▶ [Exercise goal] Print the lines below exactly, beginning with the one that contains "if (redirect) begin" and stopping after the last line.

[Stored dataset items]
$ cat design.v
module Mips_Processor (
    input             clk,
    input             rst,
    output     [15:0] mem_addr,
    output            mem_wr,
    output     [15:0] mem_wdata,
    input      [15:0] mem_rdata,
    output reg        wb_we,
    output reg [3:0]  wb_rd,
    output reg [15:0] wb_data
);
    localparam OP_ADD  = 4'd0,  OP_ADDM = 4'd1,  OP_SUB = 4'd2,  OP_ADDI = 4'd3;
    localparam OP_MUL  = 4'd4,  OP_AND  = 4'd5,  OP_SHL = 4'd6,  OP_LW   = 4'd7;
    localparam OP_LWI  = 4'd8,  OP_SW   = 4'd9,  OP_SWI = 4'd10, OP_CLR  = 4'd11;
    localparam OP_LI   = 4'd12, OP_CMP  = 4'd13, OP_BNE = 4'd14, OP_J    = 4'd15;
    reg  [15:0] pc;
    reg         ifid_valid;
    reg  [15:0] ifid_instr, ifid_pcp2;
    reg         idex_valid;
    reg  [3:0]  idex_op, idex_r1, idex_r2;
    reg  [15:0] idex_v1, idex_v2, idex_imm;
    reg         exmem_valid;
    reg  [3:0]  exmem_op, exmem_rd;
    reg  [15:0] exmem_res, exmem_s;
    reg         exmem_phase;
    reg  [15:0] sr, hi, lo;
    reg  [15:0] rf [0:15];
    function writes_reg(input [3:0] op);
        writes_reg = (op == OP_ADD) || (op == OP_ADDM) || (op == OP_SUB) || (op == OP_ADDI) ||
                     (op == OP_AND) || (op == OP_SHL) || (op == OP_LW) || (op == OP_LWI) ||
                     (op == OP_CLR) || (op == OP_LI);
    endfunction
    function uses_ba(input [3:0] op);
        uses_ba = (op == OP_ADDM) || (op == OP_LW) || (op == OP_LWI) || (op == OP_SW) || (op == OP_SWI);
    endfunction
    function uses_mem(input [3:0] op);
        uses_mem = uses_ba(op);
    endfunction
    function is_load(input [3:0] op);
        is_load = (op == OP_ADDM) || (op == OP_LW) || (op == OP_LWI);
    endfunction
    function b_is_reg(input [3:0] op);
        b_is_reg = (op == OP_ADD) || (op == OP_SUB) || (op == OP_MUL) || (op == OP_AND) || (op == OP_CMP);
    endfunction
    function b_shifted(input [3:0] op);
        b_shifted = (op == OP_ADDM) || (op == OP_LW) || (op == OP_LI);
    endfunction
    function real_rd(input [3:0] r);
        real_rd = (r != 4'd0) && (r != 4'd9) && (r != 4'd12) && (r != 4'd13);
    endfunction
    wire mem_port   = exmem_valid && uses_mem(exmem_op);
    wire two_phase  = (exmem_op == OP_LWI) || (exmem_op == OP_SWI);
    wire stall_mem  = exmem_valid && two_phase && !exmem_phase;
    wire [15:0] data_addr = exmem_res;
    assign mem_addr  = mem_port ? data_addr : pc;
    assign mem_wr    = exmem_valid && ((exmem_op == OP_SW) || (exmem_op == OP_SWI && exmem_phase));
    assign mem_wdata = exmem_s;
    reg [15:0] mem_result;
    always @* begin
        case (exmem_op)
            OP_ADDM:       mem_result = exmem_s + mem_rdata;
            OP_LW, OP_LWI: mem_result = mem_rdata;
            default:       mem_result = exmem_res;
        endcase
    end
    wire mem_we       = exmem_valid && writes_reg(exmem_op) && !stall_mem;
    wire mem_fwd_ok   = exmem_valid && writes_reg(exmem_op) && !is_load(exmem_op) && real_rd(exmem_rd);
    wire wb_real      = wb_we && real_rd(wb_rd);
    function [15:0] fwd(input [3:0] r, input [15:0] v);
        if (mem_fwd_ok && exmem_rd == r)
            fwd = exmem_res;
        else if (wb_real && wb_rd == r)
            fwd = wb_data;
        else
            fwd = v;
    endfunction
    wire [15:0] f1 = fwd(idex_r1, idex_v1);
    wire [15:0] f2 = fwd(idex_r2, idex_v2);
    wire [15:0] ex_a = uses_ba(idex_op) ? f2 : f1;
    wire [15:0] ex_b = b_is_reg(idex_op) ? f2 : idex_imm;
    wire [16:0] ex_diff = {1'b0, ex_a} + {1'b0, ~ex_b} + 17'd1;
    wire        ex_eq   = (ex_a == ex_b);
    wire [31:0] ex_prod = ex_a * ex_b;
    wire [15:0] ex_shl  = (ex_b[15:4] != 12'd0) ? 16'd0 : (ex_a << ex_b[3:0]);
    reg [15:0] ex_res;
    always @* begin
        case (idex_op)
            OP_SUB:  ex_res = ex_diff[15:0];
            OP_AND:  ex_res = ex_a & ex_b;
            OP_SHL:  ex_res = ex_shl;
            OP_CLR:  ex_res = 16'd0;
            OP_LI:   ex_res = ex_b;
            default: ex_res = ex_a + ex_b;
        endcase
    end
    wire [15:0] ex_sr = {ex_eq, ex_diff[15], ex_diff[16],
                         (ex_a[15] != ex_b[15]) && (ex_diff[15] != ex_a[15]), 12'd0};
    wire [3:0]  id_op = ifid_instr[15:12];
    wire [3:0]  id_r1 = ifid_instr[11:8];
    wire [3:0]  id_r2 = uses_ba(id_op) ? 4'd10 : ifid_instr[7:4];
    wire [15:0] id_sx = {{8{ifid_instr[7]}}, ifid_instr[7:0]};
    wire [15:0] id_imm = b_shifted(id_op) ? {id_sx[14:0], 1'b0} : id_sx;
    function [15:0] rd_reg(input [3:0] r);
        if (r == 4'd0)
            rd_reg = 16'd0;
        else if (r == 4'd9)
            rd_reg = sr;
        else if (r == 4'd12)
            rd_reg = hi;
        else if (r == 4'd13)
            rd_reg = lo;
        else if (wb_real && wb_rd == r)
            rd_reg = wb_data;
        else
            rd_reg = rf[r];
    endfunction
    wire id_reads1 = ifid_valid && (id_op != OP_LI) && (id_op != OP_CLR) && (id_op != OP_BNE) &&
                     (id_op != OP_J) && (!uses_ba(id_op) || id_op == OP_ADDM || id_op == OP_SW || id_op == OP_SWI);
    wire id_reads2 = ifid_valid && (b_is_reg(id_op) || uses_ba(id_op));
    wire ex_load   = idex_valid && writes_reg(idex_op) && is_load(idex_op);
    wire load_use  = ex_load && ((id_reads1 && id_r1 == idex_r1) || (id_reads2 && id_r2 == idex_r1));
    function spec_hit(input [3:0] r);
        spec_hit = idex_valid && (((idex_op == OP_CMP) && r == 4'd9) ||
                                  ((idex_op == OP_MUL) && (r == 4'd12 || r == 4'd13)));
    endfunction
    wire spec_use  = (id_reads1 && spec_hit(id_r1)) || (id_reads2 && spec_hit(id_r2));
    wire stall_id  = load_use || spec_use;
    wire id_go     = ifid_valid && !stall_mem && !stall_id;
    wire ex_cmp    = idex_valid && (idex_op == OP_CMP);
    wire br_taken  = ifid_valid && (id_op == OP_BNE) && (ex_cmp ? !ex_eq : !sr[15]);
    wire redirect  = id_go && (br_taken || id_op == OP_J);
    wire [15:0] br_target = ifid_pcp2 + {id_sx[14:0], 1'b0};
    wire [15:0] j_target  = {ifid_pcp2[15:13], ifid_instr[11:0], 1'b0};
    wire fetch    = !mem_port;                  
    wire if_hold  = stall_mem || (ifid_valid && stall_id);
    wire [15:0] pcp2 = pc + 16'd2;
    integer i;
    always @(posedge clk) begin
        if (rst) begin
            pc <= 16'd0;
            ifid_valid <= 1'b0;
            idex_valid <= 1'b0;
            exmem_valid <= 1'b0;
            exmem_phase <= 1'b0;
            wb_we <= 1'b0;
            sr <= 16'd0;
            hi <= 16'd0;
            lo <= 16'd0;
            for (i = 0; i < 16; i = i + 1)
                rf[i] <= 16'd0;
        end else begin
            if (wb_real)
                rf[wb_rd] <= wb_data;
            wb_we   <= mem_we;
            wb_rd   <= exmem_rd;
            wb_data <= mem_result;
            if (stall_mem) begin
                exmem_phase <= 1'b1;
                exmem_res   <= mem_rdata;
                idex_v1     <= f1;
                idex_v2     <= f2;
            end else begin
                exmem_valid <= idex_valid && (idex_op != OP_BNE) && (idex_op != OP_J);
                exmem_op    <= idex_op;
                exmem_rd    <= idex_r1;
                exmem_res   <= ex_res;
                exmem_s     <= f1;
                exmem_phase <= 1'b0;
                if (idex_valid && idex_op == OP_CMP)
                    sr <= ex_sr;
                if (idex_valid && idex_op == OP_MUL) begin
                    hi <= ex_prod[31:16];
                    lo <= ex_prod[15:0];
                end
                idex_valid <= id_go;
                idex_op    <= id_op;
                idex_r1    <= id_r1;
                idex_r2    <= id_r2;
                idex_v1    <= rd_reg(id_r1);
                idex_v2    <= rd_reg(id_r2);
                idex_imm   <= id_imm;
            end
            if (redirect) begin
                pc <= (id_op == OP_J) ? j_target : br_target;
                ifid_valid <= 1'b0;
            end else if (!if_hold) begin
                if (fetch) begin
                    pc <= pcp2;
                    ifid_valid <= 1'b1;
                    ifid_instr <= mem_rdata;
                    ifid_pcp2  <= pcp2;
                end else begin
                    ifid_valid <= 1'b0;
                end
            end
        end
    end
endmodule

▶ [Task solution]
            if (redirect) begin
                pc <= (id_op == OP_J) ? j_target : br_target;
                ifid_valid <= 1'b0;
            end else if (!if_hold) begin
                if (fetch) begin
                    pc <= pcp2;
                    ifid_valid <= 1'b1;
                    ifid_instr <= mem_rdata;
                    ifid_pcp2  <= pcp2;
                end else begin
                    ifid_valid <= 1'b0;
                end
            end
        end
    end
endmodule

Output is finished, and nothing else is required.